ACTION ITEM
Take each line of the data that contains the string "asynchronous" and copy it.

DATA FOR PROCESSING
□ □ □ □
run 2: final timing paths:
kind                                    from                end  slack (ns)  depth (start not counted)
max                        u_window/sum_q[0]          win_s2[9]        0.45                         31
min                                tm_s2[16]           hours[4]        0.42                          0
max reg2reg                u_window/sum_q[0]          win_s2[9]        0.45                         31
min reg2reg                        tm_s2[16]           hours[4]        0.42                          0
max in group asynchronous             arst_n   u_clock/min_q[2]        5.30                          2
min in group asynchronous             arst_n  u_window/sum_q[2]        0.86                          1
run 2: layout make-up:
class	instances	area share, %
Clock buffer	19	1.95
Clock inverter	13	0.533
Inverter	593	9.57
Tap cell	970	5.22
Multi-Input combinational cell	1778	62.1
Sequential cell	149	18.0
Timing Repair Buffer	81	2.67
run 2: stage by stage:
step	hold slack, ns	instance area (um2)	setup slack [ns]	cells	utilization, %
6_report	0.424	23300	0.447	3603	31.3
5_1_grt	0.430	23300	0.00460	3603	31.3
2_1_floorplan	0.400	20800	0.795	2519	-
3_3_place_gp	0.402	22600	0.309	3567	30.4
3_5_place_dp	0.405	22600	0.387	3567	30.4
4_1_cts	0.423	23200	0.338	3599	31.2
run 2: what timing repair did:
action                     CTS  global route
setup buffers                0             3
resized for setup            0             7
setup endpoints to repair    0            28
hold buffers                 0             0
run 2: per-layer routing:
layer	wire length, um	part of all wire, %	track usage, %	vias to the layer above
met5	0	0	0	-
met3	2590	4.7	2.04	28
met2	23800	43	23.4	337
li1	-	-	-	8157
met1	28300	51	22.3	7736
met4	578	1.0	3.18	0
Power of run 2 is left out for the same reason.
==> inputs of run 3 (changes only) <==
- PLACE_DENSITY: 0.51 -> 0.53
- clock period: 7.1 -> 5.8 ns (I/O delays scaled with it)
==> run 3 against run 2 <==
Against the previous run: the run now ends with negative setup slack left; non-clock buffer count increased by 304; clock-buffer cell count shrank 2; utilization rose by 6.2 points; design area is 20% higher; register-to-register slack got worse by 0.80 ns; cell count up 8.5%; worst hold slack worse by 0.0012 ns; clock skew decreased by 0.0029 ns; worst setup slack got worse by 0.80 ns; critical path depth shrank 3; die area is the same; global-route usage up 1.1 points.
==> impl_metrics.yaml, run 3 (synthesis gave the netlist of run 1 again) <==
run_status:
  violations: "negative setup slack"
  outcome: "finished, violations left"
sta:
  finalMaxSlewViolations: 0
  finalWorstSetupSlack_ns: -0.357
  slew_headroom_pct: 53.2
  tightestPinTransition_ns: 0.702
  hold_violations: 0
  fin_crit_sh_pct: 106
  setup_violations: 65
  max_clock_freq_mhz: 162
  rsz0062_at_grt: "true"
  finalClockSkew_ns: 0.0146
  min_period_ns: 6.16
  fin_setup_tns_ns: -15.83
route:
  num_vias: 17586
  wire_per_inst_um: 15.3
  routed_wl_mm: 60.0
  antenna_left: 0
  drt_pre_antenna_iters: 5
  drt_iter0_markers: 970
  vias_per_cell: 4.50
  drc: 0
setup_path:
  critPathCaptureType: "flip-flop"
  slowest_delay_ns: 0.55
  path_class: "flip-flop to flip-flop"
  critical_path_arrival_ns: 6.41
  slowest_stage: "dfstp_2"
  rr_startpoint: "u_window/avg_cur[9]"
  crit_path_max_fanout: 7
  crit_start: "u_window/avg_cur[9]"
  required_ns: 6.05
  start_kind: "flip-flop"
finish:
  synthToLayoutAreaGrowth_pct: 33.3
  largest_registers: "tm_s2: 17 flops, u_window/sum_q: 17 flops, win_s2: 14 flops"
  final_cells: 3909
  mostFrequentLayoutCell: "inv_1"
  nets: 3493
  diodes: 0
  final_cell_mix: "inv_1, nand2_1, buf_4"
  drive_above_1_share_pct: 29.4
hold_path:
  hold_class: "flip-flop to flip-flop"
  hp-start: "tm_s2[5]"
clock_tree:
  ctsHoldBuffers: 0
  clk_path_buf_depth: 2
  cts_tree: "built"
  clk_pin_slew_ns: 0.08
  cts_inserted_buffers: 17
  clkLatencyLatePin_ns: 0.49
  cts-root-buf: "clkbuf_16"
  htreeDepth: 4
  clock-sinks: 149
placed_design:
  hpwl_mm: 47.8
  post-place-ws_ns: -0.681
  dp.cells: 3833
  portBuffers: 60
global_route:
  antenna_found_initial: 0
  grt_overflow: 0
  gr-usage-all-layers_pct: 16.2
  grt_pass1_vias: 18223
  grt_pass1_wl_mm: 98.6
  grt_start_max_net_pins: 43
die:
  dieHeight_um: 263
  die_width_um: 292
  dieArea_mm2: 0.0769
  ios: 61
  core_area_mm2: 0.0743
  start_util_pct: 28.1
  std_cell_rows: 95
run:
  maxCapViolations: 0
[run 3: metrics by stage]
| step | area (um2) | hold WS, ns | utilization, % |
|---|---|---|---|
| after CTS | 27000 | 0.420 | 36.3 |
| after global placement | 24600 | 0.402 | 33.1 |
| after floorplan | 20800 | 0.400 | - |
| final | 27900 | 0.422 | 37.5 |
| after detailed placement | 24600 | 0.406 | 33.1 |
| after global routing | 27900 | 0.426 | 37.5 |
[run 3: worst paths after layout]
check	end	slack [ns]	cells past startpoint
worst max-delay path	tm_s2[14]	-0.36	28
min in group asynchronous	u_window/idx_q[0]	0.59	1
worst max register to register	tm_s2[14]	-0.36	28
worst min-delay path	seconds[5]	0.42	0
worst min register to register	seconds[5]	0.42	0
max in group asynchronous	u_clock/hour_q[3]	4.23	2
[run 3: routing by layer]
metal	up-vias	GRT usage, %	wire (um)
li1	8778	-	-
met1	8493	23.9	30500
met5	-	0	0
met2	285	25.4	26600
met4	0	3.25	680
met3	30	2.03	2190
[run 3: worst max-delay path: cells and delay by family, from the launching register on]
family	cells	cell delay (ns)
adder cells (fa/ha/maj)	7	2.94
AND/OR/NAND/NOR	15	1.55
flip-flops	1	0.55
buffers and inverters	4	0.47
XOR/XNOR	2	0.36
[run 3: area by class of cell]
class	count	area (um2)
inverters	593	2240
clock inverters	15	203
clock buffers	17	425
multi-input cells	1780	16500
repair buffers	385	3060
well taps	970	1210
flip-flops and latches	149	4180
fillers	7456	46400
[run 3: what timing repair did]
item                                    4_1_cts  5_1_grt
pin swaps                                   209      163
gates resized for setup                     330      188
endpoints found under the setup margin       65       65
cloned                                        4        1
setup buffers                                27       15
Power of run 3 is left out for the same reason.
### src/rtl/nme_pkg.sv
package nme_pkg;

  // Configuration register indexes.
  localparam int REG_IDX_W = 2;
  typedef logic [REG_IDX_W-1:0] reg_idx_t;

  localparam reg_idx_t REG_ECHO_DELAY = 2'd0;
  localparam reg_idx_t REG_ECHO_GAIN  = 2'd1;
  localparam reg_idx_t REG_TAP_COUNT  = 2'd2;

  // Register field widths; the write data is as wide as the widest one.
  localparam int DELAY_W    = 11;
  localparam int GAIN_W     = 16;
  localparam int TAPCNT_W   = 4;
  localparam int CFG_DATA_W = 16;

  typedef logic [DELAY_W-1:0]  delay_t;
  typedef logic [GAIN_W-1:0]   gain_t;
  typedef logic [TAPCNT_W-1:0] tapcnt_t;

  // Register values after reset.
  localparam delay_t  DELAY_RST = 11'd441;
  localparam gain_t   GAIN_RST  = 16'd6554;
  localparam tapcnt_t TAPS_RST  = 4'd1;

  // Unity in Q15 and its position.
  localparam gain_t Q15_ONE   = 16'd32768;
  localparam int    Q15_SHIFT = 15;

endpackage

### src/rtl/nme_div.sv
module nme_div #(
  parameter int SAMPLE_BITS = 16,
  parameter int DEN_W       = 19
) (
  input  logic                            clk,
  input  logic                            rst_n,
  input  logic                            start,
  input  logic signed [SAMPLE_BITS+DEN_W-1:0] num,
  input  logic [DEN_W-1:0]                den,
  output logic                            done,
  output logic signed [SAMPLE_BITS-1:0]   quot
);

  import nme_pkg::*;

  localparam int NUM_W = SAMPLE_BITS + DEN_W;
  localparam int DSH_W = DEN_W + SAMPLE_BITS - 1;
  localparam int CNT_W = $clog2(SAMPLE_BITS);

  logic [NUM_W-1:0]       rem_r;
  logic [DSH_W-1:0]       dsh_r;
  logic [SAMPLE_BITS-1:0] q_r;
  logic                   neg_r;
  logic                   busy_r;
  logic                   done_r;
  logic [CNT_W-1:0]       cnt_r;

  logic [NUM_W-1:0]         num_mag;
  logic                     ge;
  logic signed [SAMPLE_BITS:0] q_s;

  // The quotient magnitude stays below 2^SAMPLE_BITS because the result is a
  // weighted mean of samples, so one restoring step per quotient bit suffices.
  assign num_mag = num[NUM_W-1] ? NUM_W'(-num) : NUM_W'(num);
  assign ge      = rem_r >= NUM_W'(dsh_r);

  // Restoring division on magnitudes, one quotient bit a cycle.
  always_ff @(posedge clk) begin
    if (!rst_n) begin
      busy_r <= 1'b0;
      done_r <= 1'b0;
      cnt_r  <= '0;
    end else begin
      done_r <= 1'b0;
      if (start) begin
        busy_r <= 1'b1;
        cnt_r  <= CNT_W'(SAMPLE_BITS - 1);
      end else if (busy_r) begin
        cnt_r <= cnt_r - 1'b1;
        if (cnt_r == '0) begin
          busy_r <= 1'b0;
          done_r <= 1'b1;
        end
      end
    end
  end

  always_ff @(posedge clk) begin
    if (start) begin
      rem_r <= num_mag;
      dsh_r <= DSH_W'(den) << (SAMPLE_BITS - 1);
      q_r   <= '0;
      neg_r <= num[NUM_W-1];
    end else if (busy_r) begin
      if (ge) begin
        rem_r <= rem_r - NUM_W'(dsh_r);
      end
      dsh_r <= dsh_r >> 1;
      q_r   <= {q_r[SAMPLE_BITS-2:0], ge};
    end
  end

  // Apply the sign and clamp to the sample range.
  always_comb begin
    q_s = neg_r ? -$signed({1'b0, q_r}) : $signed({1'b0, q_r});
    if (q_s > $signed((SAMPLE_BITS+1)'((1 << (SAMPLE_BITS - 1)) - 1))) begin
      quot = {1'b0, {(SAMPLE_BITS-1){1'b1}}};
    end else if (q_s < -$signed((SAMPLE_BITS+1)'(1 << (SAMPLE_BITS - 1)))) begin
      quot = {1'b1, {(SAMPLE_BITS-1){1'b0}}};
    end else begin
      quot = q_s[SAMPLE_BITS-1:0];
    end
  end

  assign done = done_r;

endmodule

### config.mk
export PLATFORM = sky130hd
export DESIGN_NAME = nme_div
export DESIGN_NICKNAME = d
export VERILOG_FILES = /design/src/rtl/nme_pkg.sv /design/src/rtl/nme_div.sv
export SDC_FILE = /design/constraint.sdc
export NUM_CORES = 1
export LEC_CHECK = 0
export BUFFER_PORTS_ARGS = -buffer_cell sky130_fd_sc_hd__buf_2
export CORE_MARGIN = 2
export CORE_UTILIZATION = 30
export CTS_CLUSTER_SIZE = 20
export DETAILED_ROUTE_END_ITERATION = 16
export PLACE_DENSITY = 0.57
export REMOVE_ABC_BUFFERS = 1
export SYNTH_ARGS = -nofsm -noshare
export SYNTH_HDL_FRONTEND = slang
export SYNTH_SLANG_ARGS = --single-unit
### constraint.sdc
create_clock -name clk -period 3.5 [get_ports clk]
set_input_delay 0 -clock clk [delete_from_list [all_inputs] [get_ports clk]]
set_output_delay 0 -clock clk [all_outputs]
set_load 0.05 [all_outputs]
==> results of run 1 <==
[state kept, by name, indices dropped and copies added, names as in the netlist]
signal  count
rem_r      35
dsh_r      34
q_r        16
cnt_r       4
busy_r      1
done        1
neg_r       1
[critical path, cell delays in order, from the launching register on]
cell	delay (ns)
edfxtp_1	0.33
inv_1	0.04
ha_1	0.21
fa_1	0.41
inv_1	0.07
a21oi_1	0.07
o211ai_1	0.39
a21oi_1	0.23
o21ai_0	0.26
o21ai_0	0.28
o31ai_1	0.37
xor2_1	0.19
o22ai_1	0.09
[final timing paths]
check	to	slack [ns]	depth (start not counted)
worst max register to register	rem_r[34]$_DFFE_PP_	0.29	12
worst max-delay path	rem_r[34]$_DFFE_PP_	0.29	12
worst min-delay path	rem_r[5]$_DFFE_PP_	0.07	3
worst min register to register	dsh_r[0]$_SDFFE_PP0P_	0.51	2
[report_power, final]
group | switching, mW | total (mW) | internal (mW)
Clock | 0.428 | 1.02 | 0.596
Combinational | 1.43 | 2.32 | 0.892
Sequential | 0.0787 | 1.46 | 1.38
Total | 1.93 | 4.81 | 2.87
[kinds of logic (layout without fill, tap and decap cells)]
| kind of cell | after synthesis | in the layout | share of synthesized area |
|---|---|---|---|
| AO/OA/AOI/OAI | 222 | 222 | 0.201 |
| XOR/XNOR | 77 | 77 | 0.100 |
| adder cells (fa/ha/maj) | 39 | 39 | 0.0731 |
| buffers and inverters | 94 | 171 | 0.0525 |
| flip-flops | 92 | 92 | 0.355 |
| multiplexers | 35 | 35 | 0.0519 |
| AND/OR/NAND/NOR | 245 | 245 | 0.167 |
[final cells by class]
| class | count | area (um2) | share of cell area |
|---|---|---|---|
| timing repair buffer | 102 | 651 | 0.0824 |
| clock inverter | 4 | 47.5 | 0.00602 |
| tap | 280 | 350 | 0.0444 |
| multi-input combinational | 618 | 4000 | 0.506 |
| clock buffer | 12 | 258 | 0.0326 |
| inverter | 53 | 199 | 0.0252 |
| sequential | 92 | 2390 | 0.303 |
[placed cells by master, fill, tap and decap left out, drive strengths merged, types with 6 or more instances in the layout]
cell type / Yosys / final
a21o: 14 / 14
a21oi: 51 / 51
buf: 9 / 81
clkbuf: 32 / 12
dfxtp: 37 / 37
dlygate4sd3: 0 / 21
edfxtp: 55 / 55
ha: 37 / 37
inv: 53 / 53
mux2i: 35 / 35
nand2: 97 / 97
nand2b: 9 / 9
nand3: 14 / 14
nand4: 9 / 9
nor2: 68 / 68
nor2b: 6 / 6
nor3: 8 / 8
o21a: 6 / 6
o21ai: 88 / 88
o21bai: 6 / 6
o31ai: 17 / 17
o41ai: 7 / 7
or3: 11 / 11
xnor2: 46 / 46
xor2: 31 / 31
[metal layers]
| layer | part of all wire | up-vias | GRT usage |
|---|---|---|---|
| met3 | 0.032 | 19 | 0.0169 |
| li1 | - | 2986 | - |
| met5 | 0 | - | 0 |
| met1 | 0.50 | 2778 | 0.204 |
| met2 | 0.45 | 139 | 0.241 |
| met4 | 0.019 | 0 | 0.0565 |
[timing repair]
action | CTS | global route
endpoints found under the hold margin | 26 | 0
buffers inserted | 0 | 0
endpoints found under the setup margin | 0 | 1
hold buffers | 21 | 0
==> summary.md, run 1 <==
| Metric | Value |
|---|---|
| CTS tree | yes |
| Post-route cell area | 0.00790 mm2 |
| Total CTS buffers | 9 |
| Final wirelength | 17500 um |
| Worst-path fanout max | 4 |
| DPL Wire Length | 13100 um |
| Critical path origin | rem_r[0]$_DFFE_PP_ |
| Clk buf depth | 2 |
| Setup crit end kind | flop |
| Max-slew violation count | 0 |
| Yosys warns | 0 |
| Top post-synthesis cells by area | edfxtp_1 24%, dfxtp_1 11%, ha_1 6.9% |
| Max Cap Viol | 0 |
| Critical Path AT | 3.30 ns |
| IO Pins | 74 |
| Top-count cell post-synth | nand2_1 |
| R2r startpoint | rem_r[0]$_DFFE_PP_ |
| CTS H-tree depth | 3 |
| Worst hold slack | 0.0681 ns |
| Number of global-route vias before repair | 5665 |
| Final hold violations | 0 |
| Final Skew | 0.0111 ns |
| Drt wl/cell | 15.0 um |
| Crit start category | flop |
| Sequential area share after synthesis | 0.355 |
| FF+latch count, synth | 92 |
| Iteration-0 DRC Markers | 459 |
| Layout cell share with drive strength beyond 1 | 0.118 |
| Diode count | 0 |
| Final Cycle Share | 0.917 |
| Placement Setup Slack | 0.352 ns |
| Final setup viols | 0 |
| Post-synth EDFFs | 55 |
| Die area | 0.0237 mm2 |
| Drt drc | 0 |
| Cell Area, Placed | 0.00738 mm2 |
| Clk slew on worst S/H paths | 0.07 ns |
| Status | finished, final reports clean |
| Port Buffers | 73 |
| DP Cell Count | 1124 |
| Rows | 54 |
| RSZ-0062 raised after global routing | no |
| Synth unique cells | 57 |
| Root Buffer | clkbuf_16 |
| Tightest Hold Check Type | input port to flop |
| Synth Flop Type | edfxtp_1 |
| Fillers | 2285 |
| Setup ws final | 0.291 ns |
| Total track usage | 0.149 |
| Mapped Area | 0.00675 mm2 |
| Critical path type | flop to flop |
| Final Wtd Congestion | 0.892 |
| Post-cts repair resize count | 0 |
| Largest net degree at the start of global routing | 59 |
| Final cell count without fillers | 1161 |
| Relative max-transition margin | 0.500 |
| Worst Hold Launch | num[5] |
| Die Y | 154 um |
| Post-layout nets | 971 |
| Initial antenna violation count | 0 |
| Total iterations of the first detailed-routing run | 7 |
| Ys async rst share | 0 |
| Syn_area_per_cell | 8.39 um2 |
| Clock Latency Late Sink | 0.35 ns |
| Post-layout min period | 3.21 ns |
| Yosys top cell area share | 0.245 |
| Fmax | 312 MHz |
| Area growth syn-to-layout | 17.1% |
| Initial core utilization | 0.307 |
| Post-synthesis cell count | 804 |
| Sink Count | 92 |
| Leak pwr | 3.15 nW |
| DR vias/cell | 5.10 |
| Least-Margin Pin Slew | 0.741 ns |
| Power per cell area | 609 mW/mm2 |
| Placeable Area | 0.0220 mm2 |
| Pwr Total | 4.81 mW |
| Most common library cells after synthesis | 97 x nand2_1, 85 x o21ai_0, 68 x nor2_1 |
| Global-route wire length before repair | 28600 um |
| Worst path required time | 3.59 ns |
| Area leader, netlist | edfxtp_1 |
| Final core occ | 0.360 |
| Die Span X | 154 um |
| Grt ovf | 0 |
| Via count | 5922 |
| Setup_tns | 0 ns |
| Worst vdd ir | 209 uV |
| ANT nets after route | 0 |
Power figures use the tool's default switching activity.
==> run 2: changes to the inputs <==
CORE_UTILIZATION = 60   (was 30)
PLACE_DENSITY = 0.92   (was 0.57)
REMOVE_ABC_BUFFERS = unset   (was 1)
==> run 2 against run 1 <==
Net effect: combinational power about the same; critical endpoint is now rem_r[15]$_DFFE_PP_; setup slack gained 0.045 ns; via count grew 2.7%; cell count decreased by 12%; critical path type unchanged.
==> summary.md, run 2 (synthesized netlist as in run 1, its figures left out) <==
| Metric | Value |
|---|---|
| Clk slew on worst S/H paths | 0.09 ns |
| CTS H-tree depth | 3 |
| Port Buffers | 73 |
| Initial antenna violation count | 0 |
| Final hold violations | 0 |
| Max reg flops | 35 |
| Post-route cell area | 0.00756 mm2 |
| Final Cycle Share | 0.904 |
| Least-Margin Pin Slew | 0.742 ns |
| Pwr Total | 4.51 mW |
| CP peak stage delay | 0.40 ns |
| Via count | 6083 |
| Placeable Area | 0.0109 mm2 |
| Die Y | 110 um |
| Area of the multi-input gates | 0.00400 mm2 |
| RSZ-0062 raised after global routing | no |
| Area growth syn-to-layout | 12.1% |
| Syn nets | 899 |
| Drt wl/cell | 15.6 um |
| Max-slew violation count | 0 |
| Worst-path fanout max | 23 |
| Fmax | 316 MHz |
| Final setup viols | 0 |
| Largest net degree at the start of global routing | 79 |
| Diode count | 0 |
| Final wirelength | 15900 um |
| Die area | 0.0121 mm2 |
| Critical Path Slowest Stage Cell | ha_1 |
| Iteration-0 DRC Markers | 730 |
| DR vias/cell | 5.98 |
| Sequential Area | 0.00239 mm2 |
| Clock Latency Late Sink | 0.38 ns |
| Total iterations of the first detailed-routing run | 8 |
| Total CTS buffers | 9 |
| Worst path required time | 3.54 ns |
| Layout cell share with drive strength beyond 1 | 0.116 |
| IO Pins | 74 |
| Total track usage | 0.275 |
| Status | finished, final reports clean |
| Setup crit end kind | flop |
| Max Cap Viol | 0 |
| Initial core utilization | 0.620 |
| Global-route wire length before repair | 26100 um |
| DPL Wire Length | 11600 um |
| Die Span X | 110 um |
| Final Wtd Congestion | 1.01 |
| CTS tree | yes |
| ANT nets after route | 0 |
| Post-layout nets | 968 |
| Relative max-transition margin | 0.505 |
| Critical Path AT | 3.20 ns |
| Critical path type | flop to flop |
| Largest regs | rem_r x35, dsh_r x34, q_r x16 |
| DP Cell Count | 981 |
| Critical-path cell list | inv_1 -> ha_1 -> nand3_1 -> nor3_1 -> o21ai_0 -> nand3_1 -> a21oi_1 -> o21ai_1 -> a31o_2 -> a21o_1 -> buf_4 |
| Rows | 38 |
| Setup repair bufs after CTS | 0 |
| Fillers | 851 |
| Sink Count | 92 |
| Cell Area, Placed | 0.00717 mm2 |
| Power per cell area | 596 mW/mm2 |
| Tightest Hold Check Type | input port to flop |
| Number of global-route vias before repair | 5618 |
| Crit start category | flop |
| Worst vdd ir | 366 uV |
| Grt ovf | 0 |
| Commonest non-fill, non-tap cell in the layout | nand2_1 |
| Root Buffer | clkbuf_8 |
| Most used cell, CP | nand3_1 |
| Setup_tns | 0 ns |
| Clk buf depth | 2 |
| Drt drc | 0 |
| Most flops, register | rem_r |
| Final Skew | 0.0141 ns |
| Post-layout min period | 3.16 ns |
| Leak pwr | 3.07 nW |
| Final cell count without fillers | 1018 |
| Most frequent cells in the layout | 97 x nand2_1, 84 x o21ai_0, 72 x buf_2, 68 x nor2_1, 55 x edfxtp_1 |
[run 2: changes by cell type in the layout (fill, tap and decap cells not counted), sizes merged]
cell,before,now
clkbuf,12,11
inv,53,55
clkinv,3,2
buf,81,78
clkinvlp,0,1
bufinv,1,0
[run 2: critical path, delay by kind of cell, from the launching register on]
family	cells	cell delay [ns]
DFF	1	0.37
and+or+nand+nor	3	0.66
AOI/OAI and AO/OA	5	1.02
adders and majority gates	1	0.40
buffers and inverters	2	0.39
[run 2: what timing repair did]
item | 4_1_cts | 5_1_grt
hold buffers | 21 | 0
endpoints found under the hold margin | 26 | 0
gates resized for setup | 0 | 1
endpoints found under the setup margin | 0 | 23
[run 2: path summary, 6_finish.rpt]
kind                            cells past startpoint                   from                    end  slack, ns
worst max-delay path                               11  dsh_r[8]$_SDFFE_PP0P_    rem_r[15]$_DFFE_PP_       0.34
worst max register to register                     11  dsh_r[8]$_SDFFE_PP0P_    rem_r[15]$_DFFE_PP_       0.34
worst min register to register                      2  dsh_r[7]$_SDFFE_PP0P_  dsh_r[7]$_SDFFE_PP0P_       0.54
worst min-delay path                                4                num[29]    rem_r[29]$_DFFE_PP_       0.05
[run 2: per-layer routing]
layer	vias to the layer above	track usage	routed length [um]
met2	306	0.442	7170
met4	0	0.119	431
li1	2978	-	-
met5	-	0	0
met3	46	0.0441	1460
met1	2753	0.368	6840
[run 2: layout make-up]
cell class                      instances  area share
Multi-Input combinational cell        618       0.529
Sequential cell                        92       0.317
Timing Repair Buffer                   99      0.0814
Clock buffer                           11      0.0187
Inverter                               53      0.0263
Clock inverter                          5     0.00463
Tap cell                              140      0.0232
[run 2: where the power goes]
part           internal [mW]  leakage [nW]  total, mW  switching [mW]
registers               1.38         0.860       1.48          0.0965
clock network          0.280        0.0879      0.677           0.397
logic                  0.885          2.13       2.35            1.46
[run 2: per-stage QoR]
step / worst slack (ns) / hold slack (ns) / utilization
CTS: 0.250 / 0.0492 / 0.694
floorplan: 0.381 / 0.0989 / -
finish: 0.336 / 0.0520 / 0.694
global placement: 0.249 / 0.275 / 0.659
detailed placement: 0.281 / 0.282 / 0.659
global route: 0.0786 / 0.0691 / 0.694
□ □ □ □
ANSWER
max in group asynchronous             arst_n   u_clock/min_q[2]        5.30                          2
min in group asynchronous             arst_n  u_window/sum_q[2]        0.86                          1
min in group asynchronous	u_window/idx_q[0]	0.59	1
max in group asynchronous	u_clock/hour_q[3]	4.23	2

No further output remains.